The reviewer could be a fellow software developer. For inexperienced developers a code review offers a good opportunity to learn, for an experienced developer it offers the opportunity for training themselves in fast and hands-on manner.

And this unfortunately this is why the review process is so expensive both in cost of time and money. Reviewers are highly skilled people and performing a review takes time. So for some time now the Information Security research community has proposed automatic analysis techniques for identifying security vulnerabilities in code. Such techniques may employ dynamic analysis, static analysis, or both.

Dynamic analysis entails executing the program and inferring properties from its observed behaviour. Although dynamic analysis may expose bugs, it cannot ensure complete coverage of the target program as not all program paths may be actually run.

Instead, developers have adopted an approach based on sound analysis, which can provably identify all possible violations of specific security guidelines.

In contrast Static analysis does not execute the code but analyses the code itself. Simple static analysis tools analyses the actual source code, however increasingly modern static analysis tools use also or only look at the binary output of the compiler. For intermediate code output, such as Microsoft’s .NET Framework, this is in fact often preferable as the intermediate output still contains type information and

Static analysis techniques

There exist a number of static analysis techniques that can be used to automatically detect security errors in source code. These techniques cover three areas that have been associated with sources of security vulnerabilities:

Access control
Information flow
- Integrity violations
- Confidentiality violations
API conformance

Access control: Mechanisms for access control restrict access to security-sensitive resources based on a user's identity and/or membership in predefined groups. Ensuring that an access control policy enforces the required level of security can be difficult, especially for systems with many components of different trust levels with access to a multitude of restricted resources. If an access control policy does not grant sufficient permissions to users, runtime authorization failures will occur. On the other hand, if an access control policy grants users unnecessary permissions, this will result in exposing the exposing the system to security attacks.

Information flow: A secure information flow ensures that information propagates throughout the execution environment without violating two security integrity properties:

Integrity violations arise when untrusted information flows into a trusted execution environment without having been properly validated.

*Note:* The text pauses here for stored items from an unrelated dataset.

File: src/flat_wrapper.sv
// flat-port wrapper written by rule: the top's interface ports become plain ports
module trigger_sequencer_flat 
#(
    parameter logic [7:0] CMD_DELAY  = 8'h20,
    parameter logic [7:0] CMD_WIDTH  = 8'h21,
    parameter logic [7:0] CMD_GAP    = 8'h22,
    parameter logic [7:0] CMD_COUNT  = 8'h23,
    parameter logic [7:0] CMD_CTRL   = 8'h24,
    parameter logic [7:0] CMD_STATUS = 8'h25
)
  (clk_usb, reset, trigger_in, trigger, busy, bus_reg_cmd, bus_reg_bytecount, bus_reg_data_in, bus_reg_read, bus_reg_write, bus_reg_data_out);
  trigger_sequencer_if bus_i ();
  input  logic clk_usb;
  input  logic reset;
  input  logic trigger_in;
  output logic trigger;
  output logic busy;
  input wire logic [$bits(bus_i.reg_cmd)-1:0] bus_reg_cmd;
  input wire logic [$bits(bus_i.reg_bytecount)-1:0] bus_reg_bytecount;
  input wire logic [$bits(bus_i.reg_data_in)-1:0] bus_reg_data_in;
  input wire logic [$bits(bus_i.reg_read)-1:0] bus_reg_read;
  input wire logic [$bits(bus_i.reg_write)-1:0] bus_reg_write;
  output wire logic [$bits(bus_i.reg_data_out)-1:0] bus_reg_data_out;
  assign bus_i.reg_cmd = bus_reg_cmd;
  assign bus_i.reg_bytecount = bus_reg_bytecount;
  assign bus_i.reg_data_in = bus_reg_data_in;
  assign bus_i.reg_read = bus_reg_read;
  assign bus_i.reg_write = bus_reg_write;
  assign bus_reg_data_out = bus_i.reg_data_out;
  trigger_sequencer #(.CMD_DELAY(CMD_DELAY), .CMD_WIDTH(CMD_WIDTH), .CMD_GAP(CMD_GAP), .CMD_COUNT(CMD_COUNT), .CMD_CTRL(CMD_CTRL), .CMD_STATUS(CMD_STATUS)) u_core (.clk_usb(clk_usb), .reset(reset), .trigger_in(trigger_in), .bus(bus_i), .trigger(trigger), .busy(busy));
endmodule
File: config.mk
export PLATFORM = sky130hd
export DESIGN_NAME = trigger_sequencer_flat
export DESIGN_NICKNAME = d
export VERILOG_FILES = /design/src/rtl/trigger_sequencer_if.sv /design/src/rtl/trigger_sequencer.sv /design/src/flat_wrapper.sv
export SDC_FILE = /design/constraint.sdc
export NUM_CORES = 1
export LEC_CHECK = 0
export BUFFER_PORTS_ARGS = -buffer_cell sky130_fd_sc_hd__buf_2
export CAP_MARGIN = 20
export CORE_MARGIN = 2
export CORE_UTILIZATION = 34
export CTS_CLUSTER_DIAMETER = 120
export CTS_CLUSTER_SIZE = 10
export DETAILED_ROUTE_END_ITERATION = 10
export PLACE_DENSITY_LB_ADDON = 0.12
export SLEW_MARGIN = 20
export SYNTH_ARGS = -nofsm -noshare
export SYNTH_HDL_FRONTEND = slang
export SYNTH_SLANG_ARGS = --single-unit
File: constraint.sdc
create_clock -name clk_usb -period 7.5 [get_ports clk_usb]
set_input_delay 0.375 -clock clk_usb [delete_from_list [all_inputs] [get_ports clk_usb]]
set_output_delay 0.375 -clock clk_usb [all_outputs]
set_load 0.05 [all_outputs]
### config.mk
export PLATFORM = sky130hd
export DESIGN_NAME = pipelined_logic_unit
export DESIGN_NICKNAME = d
export VERILOG_FILES = /design/src/rtl/logic_op_pkg.sv /design/src/rtl/logic_pipe_stage.sv /design/src/rtl/pipelined_logic_unit.sv
export SDC_FILE = /design/constraint.sdc
export NUM_CORES = 1
export LEC_CHECK = 0
export BUFFER_PORTS_ARGS = -buffer_cell sky130_fd_sc_hd__buf_2
export CAP_MARGIN = 20
export CORE_AREA = 5 5 108 110
export DETAILED_ROUTE_END_ITERATION = 10
export DIE_AREA = 0 0 113 115
export PLACE_DENSITY = 0.93
export SLEW_MARGIN = 15
export SYNTH_ARGS = -nofsm -noshare
export SYNTH_HDL_FRONTEND = slang
export SYNTH_SLANG_ARGS = --single-unit
export TNS_END_PERCENT = 100
### constraint.sdc
create_clock -name Clk -period 2.4 [get_ports Clk]
set_input_delay 0 -clock Clk [delete_from_list [all_inputs] [get_ports Clk]]
set_output_delay 0 -clock Clk [all_outputs]
set_load 0.02 [all_outputs]
### src/rtl/logic_op_pkg.sv
// logic_op_pkg
//   Operation encodings for the bitwise logic unit. The ALU control decoder
//   imports the same package, so both sides agree on the Op field.
//   OP_W       : width of the Op select field
//   logic_op_e : LOP_NOT .. LOP_PASS encodings (0..7)
package logic_op_pkg;

  localparam int OP_W = 3;

  typedef enum logic [OP_W-1:0] {
    LOP_NOT  = 3'd0,
    LOP_AND  = 3'd1,
    LOP_OR   = 3'd2,
    LOP_XOR  = 3'd3,
    LOP_NOR  = 3'd4,
    LOP_NAND = 3'd5,
    LOP_XNOR = 3'd6,
    LOP_PASS = 3'd7
  } logic_op_e;

endpackage

### src/rtl/logic_pipe_stage.sv
// logic_pipe_stage
//   One register stage of the valid/ready pipeline. The stage's ready term is
//   computed by the parent across the whole chain and arrives here as `load`.
//   Ports:
//     Clk       rising-edge clock
//     Rst       asynchronous active-low reset; clears valid and payload
//     load      this stage's ready: capture the upstream valid this cycle
//     up_valid  upstream valid
//     up_data   upstream payload (WIDTH bits)
//     dn_valid  registered valid
//     dn_data   registered payload
module logic_pipe_stage #(
  parameter int WIDTH = 33
) (
  input  logic             Clk,
  input  logic             Rst,
  input  logic             load,
  input  logic             up_valid,
  input  logic [WIDTH-1:0] up_data,
  output logic             dn_valid,
  output logic [WIDTH-1:0] dn_data
);

  logic             vld_p0;
  logic [WIDTH-1:0] data_p0;

  // Payload is captured only alongside a valid item, so junk on an idle
  // input never enters the register.
  always_ff @(posedge Clk or negedge Rst) begin
    if (!Rst) begin
      vld_p0  <= 1'b0;
      data_p0 <= '0;
    end else if (load) begin
      vld_p0 <= up_valid;
      if (up_valid) begin
        data_p0 <= up_data;
      end
    end
  end

  assign dn_valid = vld_p0;
  assign dn_data  = data_p0;

endmodule

### src/rtl/pipelined_logic_unit.sv
// pipelined_logic_unit
//   Bitwise logic unit (NOT/AND/OR/XOR/NOR/NAND/XNOR/PASS) followed by STAGES
//   valid/ready register stages. Result and Zero are formed combinationally
//   and travel together through the pipeline.
//   Ports:
//     Clk       rising-edge clock
//     Rst       asynchronous active-low reset
//     InValid   A/B/Op valid         InReady   unit accepts input this cycle
//     A, B      WIDTH-bit operands   Op        operation select (logic_op_e)
//     OutValid  Result/Zero valid    OutReady  downstream accepts
//     Result    WIDTH-bit result     Zero      Result == 0
module pipelined_logic_unit
  import logic_op_pkg::*;
#(
  parameter int WIDTH  = 32,
  parameter int STAGES = 2
) (
  input  logic             Clk,
  input  logic             Rst,
  input  logic             InValid,
  output logic             InReady,
  input  logic [WIDTH-1:0] A,
  input  logic [WIDTH-1:0] B,
  input  logic [OP_W-1:0]  Op,
  output logic             OutValid,
  input  logic             OutReady,
  output logic [WIDTH-1:0] Result,
  output logic             Zero
);

  if (STAGES < 1 || STAGES > 4) begin : g_bad_stages
    $error("pipelined_logic_unit: STAGES must be in 1..4");
  end

  logic [WIDTH-1:0]          res_comb;
  logic                      zero_comb;
  logic [STAGES:0]           vld;
  logic [STAGES:0]           rdy;
  logic [STAGES:0][WIDTH:0]  data;

  always_comb begin
    res_comb = A;
    case (Op)
      LOP_NOT:  res_comb = ~A;
      LOP_AND:  res_comb = A & B;
      LOP_OR:   res_comb = A | B;
      LOP_XOR:  res_comb = A ^ B;
      LOP_NOR:  res_comb = ~(A | B);
      LOP_NAND: res_comb = ~(A & B);
      LOP_XNOR: res_comb = ~(A ^ B);
      LOP_PASS: res_comb = A;
      default:  res_comb = A;
    endcase
  end

  assign zero_comb = (res_comb == '0);
  assign vld[0]    = InValid;
  assign data[0]   = {zero_comb, res_comb};

  // A stage can load when it is empty or anything downstream moves, so one
  // bubble anywhere in the chain lets every stage behind it advance.
  always_comb begin
    rdy[STAGES] = OutReady;
    for (int i = STAGES - 1; i >= 0; i--) begin
      rdy[i] = ~vld[i+1] | rdy[i+1];
    end
  end

  // ---- stage boundaries: stage i registers vld/data[i] into vld/data[i+1]
  for (genvar i = 0; i < STAGES; i++) begin : g_stage
    logic_pipe_stage #(
      .WIDTH(WIDTH + 1)
    ) u_stage (
      .Clk     (Clk),
      .Rst     (Rst),
      .load    (rdy[i]),
      .up_valid(vld[i]),
      .up_data (data[i]),
      .dn_valid(vld[i+1]),
      .dn_data (data[i+1])
    );
  end

  assign InReady  = rdy[0];
  assign OutValid = vld[STAGES];
  assign Result   = data[STAGES][WIDTH-1:0];
  assign Zero     = data[STAGES][WIDTH];

endmodule
==> impl_metrics.toml <==
[grt]
grt_antenna_before_repair = 0
grt_max_degree = 69
grt_first_pass_wirelength_mm = 24.0
grt_usage_pct = 22.3
grt_overflow = 0
grt_pass1_vias = 5013

[drt]
drc = 0
drt_iter0_markers = 614
wirelength_mm = 14.4
wl_per_cell_um = 15.3
drt_pre_antenna_iters = 6
dr_total_vias = 5460
routed_via_density = 5.81
ant_nets = 0

[setup_path]
crit_arrival_ps = 2090
cp-end-kind = "register"
rr_endpoint = "g_stage[0].u_stage.dn_data[32]"
reg2reg_depth = 7
worst-setup-path-type = "reg -> reg"
max_stage_delay_ps = 400
reg2reg_slack_ps = 570
crit_path_start = "g_stage[0].u_stage.dn_valid"
setup.worst_path.end = "g_stage[0].u_stage.dn_data[32]"
cp-start-kind = "register"
critPathSlowestCell = "dfrtp_1"
rr_startpoint = "g_stage[0].u_stage.dn_valid"
required_ps = 2650
cpLargestDelayFamily = "simple AND/OR/NAND/NOR gates"
cp_num_cells = 7
crit_buf_inv = 0
crit_chain = "nand3b_1, and2_1, o21ai_0, a211o_1, nor4_1, nand4_1, o31ai_2"
critPathMaxFanout = 4

[clock_tree]
insertion_delay_ps = 340
cts_made_buffers = 9
cts_max_level = 3
clock_sinks = 68
root_buffer = "clkbuf_8"
clkTransAtPathRegs_ps = 70
cts_buffer_depth = 2
cts_tree = "yes"

[synth]
ys_ff_latch = 68
synthFlopType = "dfrtp_1"
synthCells = 735
yosysSeqAreaShare_pct = 28.3
synth_nets = 870
synth_cell_types = 56
syn-cell-area_um2 = 6010
synth_top_area_share_pct = 28.3
synth_commonest_cells = "75 x inv_1, 70 x nand2_1, 68 x dfrtp_1"
synthArstFlopShare_pct = 100
yosysWarnings = 0
synth_area_leaders = "dfrtp_1 28%, ha_1 13%, mux2_2 7.1%"
synth_enable_flop_cells = 0
avgSynthCellArea_um2 = 8.17
synthMostInstantiatedCell = "inv_1"
yosysTopAreaCell = "dfrtp_1"

[hold_path]
hold_path.class = "in -> reg"

[timing]
skew_ps = 6.88
fin_crit_ps = 1830
tightest_slew_ps = 831
period_share_pct = 76.4
setup_violations = 0
fin_setup_tns_ps = 0
grt_setup_unrepaired = "false"
report.final.hold_viol_count = 0
maxSlewViolCount = 0
slew_headroom_pct = 44.6
max_freq_mhz = 545

[layout]
drive_gt1_share_pct = 23.4
area_growth_pct = 10.0
fin_cells = 939
nets = 930
nFillCells = 898
num_antenna_cells = 0

[placement]
portBuffers = 105
place_congestion = 0.919
dp.cells = 921
dpl.hpwl_mm = 11.0

[floorplanning]
die_y_um = 115
core_um2 = 10600
dieArea_um2 = 13000
pin_count = 106
initial_core_util_pct = 56.6
rows = 38
fp.dieW_um = 113

[run_status]
status = "finished, final reports clean"

[pwr]
powerDensity_nw_per_um2 = 583
ir_worst_vdd_v = 0.000370
leakage_nw = 3.30

[job]
maxCapViolations = 0
## logic make-up after synthesis
| kind of cell | share of synthesized area, % |
|---|---|
| AOI/OAI and AO/OA | 22.5 |
| and+or+nand+nor | 14.7 |
| buffers and inverters | 13.1 |
| adders and majority gates | 13.3 |
| DFF | 28.3 |
| muxes | 8.00 |
## flip-flops by register name (all words and copies together), names as in the netlist
| register | cells |
|---|---|
| g_stage.u_stage.dn_valid | 2 |
| g_stage.u_stage.dn_data | 66 |
## worst min-delay path by stage
stage / start / to / slack, ps / cells past startpoint
4_1_cts: A[18] / g_stage[0].u_stage.dn_data[18] / 6 / 3
5_1_grt: A[18] / g_stage[0].u_stage.dn_data[18] / 40 / 3
2_1_floorplan: Rst / g_stage[0].u_stage.dn_data[0] / -300 / 0
3_3_place_gp: InValid / g_stage[0].u_stage.dn_valid / 220 / 2
3_5_place_dp: Rst / g_stage[1].u_stage.dn_data[28] / 240 / 2
6_report: A[18] / g_stage[0].u_stage.dn_data[18] / 30 / 3
## area by class of cell
class                           instances  area (um^2)  area share (%)
Multi-Input combinational cell        506         3520            53.3
Sequential cell                        68         1700            25.7
Timing Repair Buffer                  132          736            11.1
Inverter                               78          293            4.43
Tap cell                              140          175            2.65
Clock buffer                           13          149            2.25
Clock inverter                          2         35.0           0.530
## layer usage
layer  part of all wire [%]  wire, um  GRT usage, %  vias up
li1                       -         -             -     2674
met1                     44      6340          31.1     2516
met2                     45      6410          34.6      231
met3                    8.3      1190          4.05       39
met4                    3.2       468          9.05        0
met5                      0         0             0        -
## cell usage in the layout (no fill, tap or decap), types with 13 or more instances in the layout
cell / n
a21oi_1: 44
a31oi_1: 13
a32oi_1: 15
buf_2: 105
buf_4: 24
dfrtp_1: 68
ha_1: 64
inv_1: 75
mux2_2: 38
nand2_1: 70
nand3_1: 19
nor2_1: 50
nor2b_1: 13
nor3_1: 16
o21ai_0: 60
o221ai_1: 13
## tightest hold or removal path, delay by kind of cell
kind	cells	cell delay [ps]
AND/OR/NAND/NOR	1	70
buffers and inverters	1	120
AO/OA/AOI/OAI	1	140
## report_power, final
group	leakage, nW	total [W]	switching [W]	internal, W
clock network	0.0935	0.000894	0.000392	0.000502
registers	0.822	0.00155	0.000140	0.00141
logic	2.38	0.00141	0.000830	0.000582
total	3.30	0.00386	0.00136	0.00249
## stage by stage
stage                     utilization (%)  power [W]  instance area, um^2  hold slack, ps  setup WS (ps)
after floorplan                         -    0.00271                 6010            -296            364
after global placement               60.3    0.00292                 6390             221            442
final                                62.3    0.00386                 6610            26.0            566
after detailed placement             60.3    0.00298                 6390             237            380
after CTS                            62.3    0.00388                 6610            5.83            584
after global routing                 62.3    0.00411                 6610            41.3            500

A malicious user could compromise a system by exploiting an integrity violation.

Confidentiality violations arise when confidential information flows from a restricted execution environment to a public one without having been properly declassified. For example, a confidentiality violation arises if trusted code exposes a cryptographic private key to untrusted code.

API conformance: Applications often rely on libraries and third-party APIs to provide security-sensitive services. As an example, many applications rely heavily on cryptography libraries to protect confidentiality, prevent integrity violations, and distinguish between trusted and untrusted entities. Incorrect usage of cryptographic functions may lead to insecure storage of security-sensitive information and cause violations of integrity and confidentiality policies.

Our CAT.NET tool is based on finding integrity violations by performing a tainted data flow analysis. Future posting will take a closer look at the algorithms we used for performing our analysis.